Giovanni's Room Guilt and Blame Quotes

How we cite our quotes: Citations follow this format: (Part.Chapter.Paragraph)

Quote #4

When she has gone back across the road, the night will be blacker and longer than ever. I have something to say to her – to her? – but of course it will never be said. I feel that I want to be forgiven, I want her to forgive me. But I do not know how to state my crime. My crime, in some odd way, is in being a man and she knows all about this already. It is terrible how naked she makes me feel, like a half grown boy, naked before his mother. (1.3.188)

Here, David is projecting his guilt onto the caretaker at the house. Who does David actually want to forgive him? Who could actually forgive him? How does the early death of David's mother relate to his feelings of guilt?

Quote #5

She wore the strangest smile I had ever seen. It was pained and vindictive and humiliated but she inexpertly smeared across this grimace a bright, girlish gaiety – as rigid as the skeleton beneath her flabby body. If fate ever allowed Sue to reach me, she would kill me with just that smile. (2.2.94)

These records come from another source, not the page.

Background: an optimization exercise with open tools, aiming at small area, a short achievable clock period and few clock cycles. Do not read the settings as production practice.
Function was checked by simulation only, so behaviour that the tests miss may differ from the original.
Power and IR drop assume default switching activity.

==> flow/design.v <==
package iiea_pkg;
    localparam int DATA_W = 32;
    localparam int IDX_W  = 5;
    localparam int KIND_W = 2;
    localparam int STS_W  = 2;
    localparam int CNT_W  = 5;
    localparam logic [KIND_W-1:0] KIND_READ   = 2'd0;
    localparam logic [KIND_W-1:0] KIND_INSERT = 2'd1;
    localparam logic [KIND_W-1:0] KIND_ERASE  = 2'd2;
    localparam logic [STS_W-1:0] ST_OK    = 2'd0;
    localparam logic [STS_W-1:0] ST_RANGE = 2'd1;
    localparam logic [STS_W-1:0] ST_FULL  = 2'd2;
    localparam logic [STS_W-1:0] ST_EMPTY = 2'd3;
    localparam logic signed [DATA_W-1:0] RD_FAIL = -32'sd1;
    typedef struct packed {
        logic accept;     
        logic step;       
        logic commit;     
        logic load_out;   
    } t_ctrl_cmd;
    typedef struct packed {
        logic busy;       
        logic out_free;   
    } t_dp_sts;
endpackage
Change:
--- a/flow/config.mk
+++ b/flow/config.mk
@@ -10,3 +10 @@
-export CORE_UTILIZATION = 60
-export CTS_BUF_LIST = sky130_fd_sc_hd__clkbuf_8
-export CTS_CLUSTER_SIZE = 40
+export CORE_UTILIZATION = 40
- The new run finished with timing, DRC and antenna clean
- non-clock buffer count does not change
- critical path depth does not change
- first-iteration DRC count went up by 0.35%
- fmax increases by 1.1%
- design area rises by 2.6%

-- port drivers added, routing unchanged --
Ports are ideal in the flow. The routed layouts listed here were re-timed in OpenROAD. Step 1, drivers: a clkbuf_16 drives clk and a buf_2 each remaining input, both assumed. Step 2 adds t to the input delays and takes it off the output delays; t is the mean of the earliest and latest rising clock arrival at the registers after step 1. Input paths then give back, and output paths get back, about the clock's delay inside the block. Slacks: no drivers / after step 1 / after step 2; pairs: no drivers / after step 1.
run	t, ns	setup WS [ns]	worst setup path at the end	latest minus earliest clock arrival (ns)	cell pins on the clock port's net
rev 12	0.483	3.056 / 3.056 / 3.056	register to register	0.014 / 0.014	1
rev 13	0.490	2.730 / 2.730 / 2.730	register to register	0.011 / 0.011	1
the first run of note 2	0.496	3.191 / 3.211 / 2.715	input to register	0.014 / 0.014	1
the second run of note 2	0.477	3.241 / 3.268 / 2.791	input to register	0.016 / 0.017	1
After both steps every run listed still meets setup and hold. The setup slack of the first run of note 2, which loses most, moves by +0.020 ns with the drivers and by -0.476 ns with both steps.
Background: an optimization exercise with open tools, aiming at small area, a short achievable clock period and few clock cycles. Do not read the settings as production practice.
RTL that was checked went through simulation tests only; none was proved equivalent to the original.
Power figures rest on the tool's default switching activity, not on a simulated workload.

build 19:
Design lidar_scan_packet_deframer, start of the top module:
module lidar_scan_packet_deframer
(
  input  logic        clk,
  input  logic        rst,
  input  logic        s_tvalid,
  output logic        s_tready,
  input  logic [7:0]  s_tdata,
  output logic        m_tvalid,
  input  logic        m_tready,
  output logic [63:0] m_tdata,
  output logic [2:0]  m_tuser,
  output logic        m_tlast,
  input  logic        psel,
  input  logic        penable,
  input  logic        pwrite,
  input  logic [2:0]  paddr,
  input  logic [31:0] pwdata,
  output logic [31:0] prdata,
  output logic        pready
);
export LEC_CHECK = 0
export ABC_CLOCK_PERIOD_IN_PS = 2000
export CAP_MARGIN = 20
export CORE_MARGIN = 2
export CORE_UTILIZATION = 25
export CTS_CLUSTER_DIAMETER = 100
export CTS_CLUSTER_SIZE = 30
export SETUP_SLACK_MARGIN = 2.3
export SLEW_MARGIN = 20
create_clock -name core_clock -period 4.5 [get_ports {clk}]
run.sh (not shown) runs the stock make flow with config.mk's settings and CLKGATE_MAP_FILE= SYNTH_SCRIPT=/design/flow/synth_recipe.tcl, a recipe that flattens the netlist after the stock synthesis.
Build 19 | status: complete | timing, DRC, antenna: pass
Testbench counts of build 19, summed over its fixed seeds: cycles 18,726.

Here, Sue is trying to conceal her pain from David by smiling at him. And yet the result is the opposite. Her smile actually makes him feel more guilty; it makes him even more aware of her pain. Why does Sue's effort to conceal her pain elicit this reaction in David? Why would he feel less guilty if she begged and pleaded with him?

Quote #6

And I also felt, standing so close to him, feeling such a passion to keep him from terror, that a decision – once again! – had been taken from my hands. For neither my father, nor Hella, was real at that moment. And yet even this was not as real as my despairing sense that nothing was real for me, nothing would ever be real for me again – unless, indeed, this sensation of falling was reality. (2.3.39)

Is David's "sensation of falling" a part of reality? What does it mean when people say that nothing feels real to them? What does it mean when David says it? What is preventing things from feeling real to him? What would have to change in order for them to feel real again?